Exercise description: Copy out, from the entries below, each line holding the string "stopped".

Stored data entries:

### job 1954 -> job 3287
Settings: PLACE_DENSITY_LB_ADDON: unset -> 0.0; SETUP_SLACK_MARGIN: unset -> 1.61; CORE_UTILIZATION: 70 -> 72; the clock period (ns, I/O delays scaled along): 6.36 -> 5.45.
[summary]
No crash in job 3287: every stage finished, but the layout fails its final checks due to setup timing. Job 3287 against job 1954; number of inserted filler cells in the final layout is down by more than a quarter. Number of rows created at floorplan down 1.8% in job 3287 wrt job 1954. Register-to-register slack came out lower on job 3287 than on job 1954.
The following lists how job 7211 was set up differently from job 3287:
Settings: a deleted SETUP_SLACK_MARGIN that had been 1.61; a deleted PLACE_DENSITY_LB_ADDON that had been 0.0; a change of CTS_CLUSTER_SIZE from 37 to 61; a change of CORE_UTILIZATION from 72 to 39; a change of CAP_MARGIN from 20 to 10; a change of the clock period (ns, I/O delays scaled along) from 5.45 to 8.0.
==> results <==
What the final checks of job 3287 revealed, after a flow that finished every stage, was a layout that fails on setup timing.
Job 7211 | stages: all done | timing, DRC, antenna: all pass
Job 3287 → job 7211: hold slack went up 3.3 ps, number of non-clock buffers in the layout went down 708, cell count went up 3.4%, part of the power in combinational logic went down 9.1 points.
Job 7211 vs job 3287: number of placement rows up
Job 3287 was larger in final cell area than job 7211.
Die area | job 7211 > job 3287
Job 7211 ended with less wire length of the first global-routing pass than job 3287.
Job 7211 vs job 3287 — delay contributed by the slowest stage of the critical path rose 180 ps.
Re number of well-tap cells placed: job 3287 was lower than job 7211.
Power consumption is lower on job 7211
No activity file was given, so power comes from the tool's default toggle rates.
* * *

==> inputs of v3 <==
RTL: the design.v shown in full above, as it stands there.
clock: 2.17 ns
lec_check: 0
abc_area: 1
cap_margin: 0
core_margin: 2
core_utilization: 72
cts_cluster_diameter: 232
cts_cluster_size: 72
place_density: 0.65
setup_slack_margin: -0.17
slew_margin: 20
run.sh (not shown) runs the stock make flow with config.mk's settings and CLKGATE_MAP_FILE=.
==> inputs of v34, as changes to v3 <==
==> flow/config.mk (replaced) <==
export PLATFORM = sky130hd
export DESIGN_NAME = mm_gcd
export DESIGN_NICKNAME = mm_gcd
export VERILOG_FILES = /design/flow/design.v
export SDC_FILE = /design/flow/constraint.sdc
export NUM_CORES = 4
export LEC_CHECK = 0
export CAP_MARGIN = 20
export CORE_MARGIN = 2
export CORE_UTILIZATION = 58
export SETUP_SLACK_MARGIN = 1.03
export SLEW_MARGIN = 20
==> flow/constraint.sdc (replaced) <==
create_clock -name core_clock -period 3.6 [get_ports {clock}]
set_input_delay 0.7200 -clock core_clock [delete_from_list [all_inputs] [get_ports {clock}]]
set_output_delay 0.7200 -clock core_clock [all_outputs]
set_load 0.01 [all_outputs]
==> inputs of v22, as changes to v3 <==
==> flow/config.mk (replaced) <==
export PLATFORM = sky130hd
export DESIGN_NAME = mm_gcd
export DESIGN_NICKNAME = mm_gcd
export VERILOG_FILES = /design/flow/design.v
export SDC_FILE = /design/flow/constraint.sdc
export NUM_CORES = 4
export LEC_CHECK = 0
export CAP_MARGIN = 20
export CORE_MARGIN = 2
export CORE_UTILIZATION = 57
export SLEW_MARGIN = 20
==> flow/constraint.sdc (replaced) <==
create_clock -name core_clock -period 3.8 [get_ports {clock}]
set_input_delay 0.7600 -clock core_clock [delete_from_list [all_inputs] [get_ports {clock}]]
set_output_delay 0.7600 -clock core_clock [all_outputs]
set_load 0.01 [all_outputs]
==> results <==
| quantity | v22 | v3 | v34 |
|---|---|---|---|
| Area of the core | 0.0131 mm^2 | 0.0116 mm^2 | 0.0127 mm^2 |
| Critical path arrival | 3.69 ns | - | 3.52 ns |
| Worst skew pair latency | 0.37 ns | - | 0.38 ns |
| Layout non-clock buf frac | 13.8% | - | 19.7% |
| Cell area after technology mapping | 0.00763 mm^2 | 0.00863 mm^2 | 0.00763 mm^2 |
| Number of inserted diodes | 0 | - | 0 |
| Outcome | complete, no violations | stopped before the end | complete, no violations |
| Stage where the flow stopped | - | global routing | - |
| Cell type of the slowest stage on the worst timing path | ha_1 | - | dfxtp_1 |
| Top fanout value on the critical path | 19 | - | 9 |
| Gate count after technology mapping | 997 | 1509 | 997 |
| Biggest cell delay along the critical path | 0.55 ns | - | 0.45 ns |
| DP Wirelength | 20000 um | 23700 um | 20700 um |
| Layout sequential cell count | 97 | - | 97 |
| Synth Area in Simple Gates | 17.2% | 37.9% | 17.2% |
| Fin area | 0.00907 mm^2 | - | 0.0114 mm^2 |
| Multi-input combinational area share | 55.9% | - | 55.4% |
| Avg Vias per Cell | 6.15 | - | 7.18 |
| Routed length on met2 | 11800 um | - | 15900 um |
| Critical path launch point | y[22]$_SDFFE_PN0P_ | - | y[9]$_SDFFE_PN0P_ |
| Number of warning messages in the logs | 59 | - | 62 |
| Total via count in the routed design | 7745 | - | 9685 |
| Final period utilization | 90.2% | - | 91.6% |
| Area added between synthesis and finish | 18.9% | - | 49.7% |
==> run a <==
## color_centroid
module color_centroid
  (
    input         clk,
    input         rst,           
    input  [2:0]  rgbfilter,     
    input         new_frame_i,   
    output [14:0] orig_addr,
    input  [11:0] orig_pxl,
    output        proc_we,
    output [14:0] proc_addr,
    output [11:0] proc_pxl,
    output [7:0]  centroid,
    output        new_centroid,
    output [2:0]  proximity
  );
  localparam c_img_cols      = 160;
  localparam c_img_rows      = 120;
  localparam c_img_pxls      = c_img_cols * c_img_rows;
  localparam c_nb_img_cols   = 8;
  localparam c_nb_img_rows   = 7;
  localparam c_nb_img_pxls   = 15;
  localparam c_outframe_cols = 16;
  localparam c_outframe_rows = 8;
  localparam c_inframe_cols  = c_img_cols-2*c_outframe_cols;  
  localparam c_inframe_rows  = c_img_rows-2*c_outframe_rows;  
  localparam c_inframe_pxls  = c_inframe_cols * c_inframe_rows;  
  localparam c_nb_inframe_pxls = 14;
  localparam c_hist_bins     = 8;
  localparam c_nb_hist_bins  = 3;
  localparam c_nb_hist_val   = 11;
  localparam c_nb_centroid   = 8;
  localparam c_nb_prox       = 3;
  localparam c_nb_buf_red    = 4;
  localparam c_nb_buf_green  = 4;
  localparam c_nb_buf_blue   = 4;
  localparam c_nb_buf        = 12;
  wire [c_nb_hist_val-1:0] colorpxls_bin0;
  wire [c_nb_hist_val-1:0] colorpxls_bin7;
  wire [c_nb_inframe_pxls-1:0] colorpxls;
  wire [c_nb_inframe_pxls-2:0] colorpxls_left;
  wire [c_nb_inframe_pxls-2:0] colorpxls_rght;
  wire [c_nb_inframe_pxls-2:0] colorpxls_bin012;
  wire [c_nb_inframe_pxls-2:0] colorpxls_bin567;
  wire [c_nb_inframe_pxls-2:0] colorpxls_bin01;
  wire [c_nb_inframe_pxls-2:0] colorpxls_bin67;
  wire new_frame_proc;
  color_proc
    #(
      .c_img_cols     (c_img_cols),
      .c_img_rows     (c_img_rows),
      .c_img_pxls     (c_img_pxls),
      .c_nb_cols      (c_nb_img_cols),
      .c_nb_rows      (c_nb_img_rows),
      .c_nb_img_pxls  (c_nb_img_pxls),
      .c_outframe_cols(c_outframe_cols),
      .c_outframe_rows(c_outframe_rows),
  ...
==> flow/config.mk <==
export PLATFORM = sky130hd
export DESIGN_NAME = color_centroid
export DESIGN_NICKNAME = color_centroid
export VERILOG_FILES = /design/flow/design.v
export SDC_FILE = /design/flow/constraint.sdc
export NUM_CORES = 4
export LEC_CHECK = 0
export ABC_AREA = 0
export CAP_MARGIN = 20
export CORE_ASPECT_RATIO = 1.79
export CORE_MARGIN = 2
export CORE_UTILIZATION = 43
export CTS_CLUSTER_DIAMETER = 71
export CTS_CLUSTER_SIZE = 69
export MAX_ROUTING_LAYER = met4
export PLACE_DENSITY_LB_ADDON = 0.24
export SLEW_MARGIN = 20
export TNS_END_PERCENT = 100
==> flow/constraint.sdc <==
create_clock -name core_clock -period 3.02 [get_ports {clk}]
set_input_delay 0.6040 -clock core_clock [delete_from_list [all_inputs] [get_ports {clk}]]
set_output_delay 0.6040 -clock core_clock [all_outputs]
set_load 0.01 [all_outputs]
run.sh (not shown) runs the stock make flow with config.mk's settings and CLKGATE_MAP_FILE=.
==> run b: changes against run a <==
- ABC_AREA: 0 -> default
- CORE_ASPECT_RATIO: 1.79 -> default
- CORE_UTILIZATION: 43 -> 40
- CTS_CLUSTER_DIAMETER: 71 -> default
- CTS_CLUSTER_SIZE: 69 -> default
- MAX_ROUTING_LAYER: met4 -> default
- PLACE_DENSITY_LB_ADDON: 0.24 -> default
- TNS_END_PERCENT: 100 -> default
==> flow/constraint.sdc (replaced) <==
create_clock -name core_clock -period 5.31 [get_ports {clk}]
set_input_delay 1.0620 -clock core_clock [delete_from_list [all_inputs] [get_ports {clk}]]
set_output_delay 1.0620 -clock core_clock [all_outputs]
set_load 0.01 [all_outputs]
==> run c: changes against run a <==
- ABC_AREA: 0 -> 1
- CORE_ASPECT_RATIO: 1.79 -> 0.68
- CORE_UTILIZATION: 43 -> 72
- CTS_CLUSTER_DIAMETER: 71 -> default
- CTS_CLUSTER_SIZE: 69 -> default
- MAX_ROUTING_LAYER: met4 -> default
- MIN_ROUTING_LAYER: default -> met1
- PLACE_DENSITY: default -> 0.76
- PLACE_DENSITY_LB_ADDON: 0.24 -> default
- SETUP_SLACK_MARGIN: default -> 0.59
- SLEW_MARGIN: 20 -> 40
- TNS_END_PERCENT: 100 -> default
==> flow/constraint.sdc (replaced) <==
create_clock -name core_clock -period 3.87 [get_ports {clk}]
set_input_delay 0.7740 -clock core_clock [delete_from_list [all_inputs] [get_ports {clk}]]
set_output_delay 0.7740 -clock core_clock [all_outputs]
set_load 0.01 [all_outputs]
==> comparison table <==
quantity                                                                                                            run c                                         run a                                         run b
Run status                                                                                       timing/DRC/antenna clean                    complete, but fails checks                      timing/DRC/antenna clean
Layout check failures                                                                                                   -                          negative setup slack                                             -
Part of the total power dissipated in sequential elements                                                           47.9%                                         47.3%                                         42.2%
RSZ-0062 raised after global routing                                                                                  yes                                           yes                                            no
Placement Cell Area                                                                                           23200 sq um                                   24000 sq um                                   22400 sq um
Crit-path max cell delay                                                                                          0.43 ns                                       0.45 ns                                       0.44 ns
Detail-routed net length per standard cell                                                                   19.4 microns                                  18.9 microns                                  17.4 microns
Layout inverter count without the clock tree                                                                          342                                            95                                            95
Area overhead of the layout relative to synthesis                                                                   15.9%                                         20.9%                                         14.3%
Clock edge transition at the registers on the reported setup and hold paths                                       0.06 ns                                       0.12 ns                                       0.06 ns
Cell occurring most often along the worst timing path                                            sky130_fd_sc_hd__nand2_1                      sky130_fd_sc_hd__a21oi_2                                             -
Power per standard cell area                                                                                  340 nW/um^2                                   479 nW/um^2                                   325 nW/um^2
Setup TNS                                                                                                            0 ns                                      -6.65 ns                                          0 ns
Timing-limited maximum frequency                                                                                0.286 GHz                                     0.256 GHz                                     0.216 GHz
Worst endpoint required time                                                                                      4.30 ns                                       3.47 ns                                       5.75 ns
Grt met2 use                                                                                                        59.2%                                         45.1%                                         32.5%
Hold Crit Depth                                                                                                         0                                             2                                             0
Count of unique library cells instantiated by Yosys                                                                    60                                            93                                            93
Launch instance of the worst register-to-register path                       color_filter.colorpxls_left_o[6]$_DFFE_PP0P_  color_filter.colorpxls_left_o[3]$_DFFE_PP0P_  color_filter.colorpxls_rght_o[1]$_DFFE_PP0P_
Arrival time at the worst endpoint                                                                                3.92 ns                                       4.35 ns                                       5.08 ns
Instance count of the mapped netlist                                                                                 2750                                          2155                                          2155
Total clock buffers created by CTS                                                                                     39                                            22                                            46
Number of inserted diodes                                                                                               1                                             0                                             0
Yosys stat area                                                                                               21900 sq um                                   21000 sq um                                   21000 sq um
Critical path depth in cells                                                                                           22                                            19                                            20
Length of routed wiring on met1                                                                             26600 microns                                 20500 microns                                 22700 microns
Combinational share of power                                                                                         4.7%                                         21.5%                                         15.7%
Aggregate routed wire length                                                                                64200 microns                                 57100 microns                                 51100 microns
Power figures rest on the tool's default switching activity, not on a simulated workload.
Design DotProduct, start of the top module:
module DotProduct(  
  input         clock,  
  input  [7:0]  io_a_0,
  input  [7:0]  io_a_1,
  input  [7:0]  io_a_2,
  input  [7:0]  io_a_3,
  input  [7:0]  io_a_4,
  input  [7:0]  io_a_5,
  input  [7:0]  io_a_6,
  input  [7:0]  io_a_7,
  input  [7:0]  io_a_8,
  input  [7:0]  io_a_9,
  input  [7:0]  io_a_10,
  input  [7:0]  io_a_11,
  input  [7:0]  io_a_12,
  input  [7:0]  io_a_13,
  input  [7:0]  io_a_14,
  input  [7:0]  io_a_15,
  input  [7:0]  io_b_0,  
  input  [7:0]  io_b_1,  
  input  [7:0]  io_b_2,  
  input  [7:0]  io_b_3,  
  input  [7:0]  io_b_4,  
  input  [7:0]  io_b_5,  
  input  [7:0]  io_b_6,  
  input  [7:0]  io_b_7,  
  input  [7:0]  io_b_8,  
  input  [7:0]  io_b_9,  
  input  [7:0]  io_b_10,  
  input  [7:0]  io_b_11,  
  input  [7:0]  io_b_12,  
  input  [7:0]  io_b_13,  
  input  [7:0]  io_b_14,  
  input  [7:0]  io_b_15,  
  output [20:0] io_y  
);
For scale: roughly 760 flip-flops.
==> flow/config.mk <==
export PLATFORM = sky130hd
export DESIGN_NAME = DotProduct
export DESIGN_NICKNAME = DotProduct
export VERILOG_FILES = /design/flow/design.v
export SDC_FILE = /design/flow/constraint.sdc
export NUM_CORES = 4
export LEC_CHECK = 0
export CAP_MARGIN = 20
export CORE_MARGIN = 2
export CORE_UTILIZATION = 71
export PLACE_DENSITY_LB_ADDON = 0.2
export SETUP_SLACK_MARGIN = 0.63
export SLEW_MARGIN = 20
==> flow/constraint.sdc <==
create_clock -name core_clock -period 4.61 [get_ports {clock}]
set_input_delay 0.9220 -clock core_clock [delete_from_list [all_inputs] [get_ports {clock}]]
set_output_delay 0.9220 -clock core_clock [all_outputs]
set_load 0.01 [all_outputs]
run.sh (not shown) runs the stock make flow with config.mk's settings and CLKGATE_MAP_FILE=.
The starting point produced a clean layout.
==> design.v <==
`timescale 1ns / 1ps
module axi_to_apb_bridge (
    input  logic        clk,
    input  logic        rst_n,
    input  logic [31:0] awaddr,
    input  logic        awvalid,
    output logic        awready,
    input  logic [31:0] wdata,
    input  logic        wvalid,
    output logic        wready,
    output logic        bvalid,
    input  logic        bready,
    output logic        PSEL,
    output logic        PENABLE,
    output logic        PWRITE,
    output logic [31:0] PADDR,
    output logic [31:0] PWDATA
);
    typedef enum logic [2:0] {IDLE, SETUP, ACCESS, WAIT_DONE} state_t;
    state_t state;
    logic [31:0] addr_reg;
    int burst_cnt;
    localparam int burst_len = 4;
    always_ff @(posedge clk or negedge rst_n) begin
        if (!rst_n) begin
            state     <= IDLE;
            awready   <= 0;
            wready    <= 0;
            bvalid    <= 0;
            PSEL      <= 0;
            PENABLE   <= 0;
            PWRITE    <= 0;
            PADDR     <= 0;
            PWDATA    <= 0;
            addr_reg  <= 0;
            burst_cnt <= 0;
        end else begin
            case (state)
                IDLE: begin
                    if (awvalid) begin
                        awready <= 1;
                    end
                    if (awvalid && awready) begin
                        addr_reg  <= awaddr;
                        burst_cnt <= 0;
                        awready   <= 0;
                        state     <= SETUP;
                    end
                end
                SETUP: begin
                    if (wvalid) begin
                        wready  <= 1;
                        PADDR   <= addr_reg;
                        PWDATA  <= wdata;
                        PWRITE  <= 1;
                        PSEL    <= 1;
                        state   <= ACCESS;
                    end
                end
                ACCESS: begin
                    wready  <= 0;
                    PENABLE <= 1;
                    state   <= WAIT_DONE;
                end
                WAIT_DONE: begin
                    PENABLE <= 0;
                    PSEL    <= 0;
                    PWRITE  <= 0;
                    burst_cnt <= burst_cnt + 1;
                    addr_reg  <= addr_reg + 4;
                    if (burst_cnt == burst_len - 1) begin
                        bvalid <= 1;
                        state  <= IDLE;
                    end else begin
                        state <= SETUP;
                    end
                end
            endcase
            if (bvalid && bready) begin
                bvalid <= 0;
                awready <= 1;
                burst_cnt  <= 0;
            end
        end
    end
endmodule
==> run.sh <==
#!/bin/bash
# the make line also repeats each setting of config.mk as NAME=value (left out here)
make -C /OpenROAD-flow-scripts/flow DESIGN_CONFIG=/design/flow/config.mk WORK_HOME=/design/flow/orfs CLKGATE_MAP_FILE= finish
==> config.mk <==
export PLATFORM = sky130hd
export DESIGN_NAME = axi_to_apb_bridge
export DESIGN_NICKNAME = axi_to_apb_bridge
export VERILOG_FILES = /design/flow/design.v
export SDC_FILE = /design/flow/constraint.sdc
export NUM_CORES = 4
export LEC_CHECK = 0
export ABC_AREA = 1
export CAP_MARGIN = 20
export CORE_MARGIN = 2
export CORE_UTILIZATION = 70
export CTS_CLUSTER_DIAMETER = 197
export CTS_CLUSTER_SIZE = 37
export PLACE_DENSITY_LB_ADDON = 0.28
export SETUP_SLACK_MARGIN = 0.3
export SLEW_MARGIN = 20
==> constraint.sdc <==
create_clock -name core_clock -period 1.98 [get_ports {clk}]
set_input_delay 0.3960 -clock core_clock [delete_from_list [all_inputs] [get_ports {clk}]]
set_output_delay 0.3960 -clock core_clock [all_outputs]
set_load 0.01 [all_outputs]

Exercise output:
| Outcome | complete, no violations | stopped before the end | complete, no violations |
| Stage where the flow stopped | - | global routing | - |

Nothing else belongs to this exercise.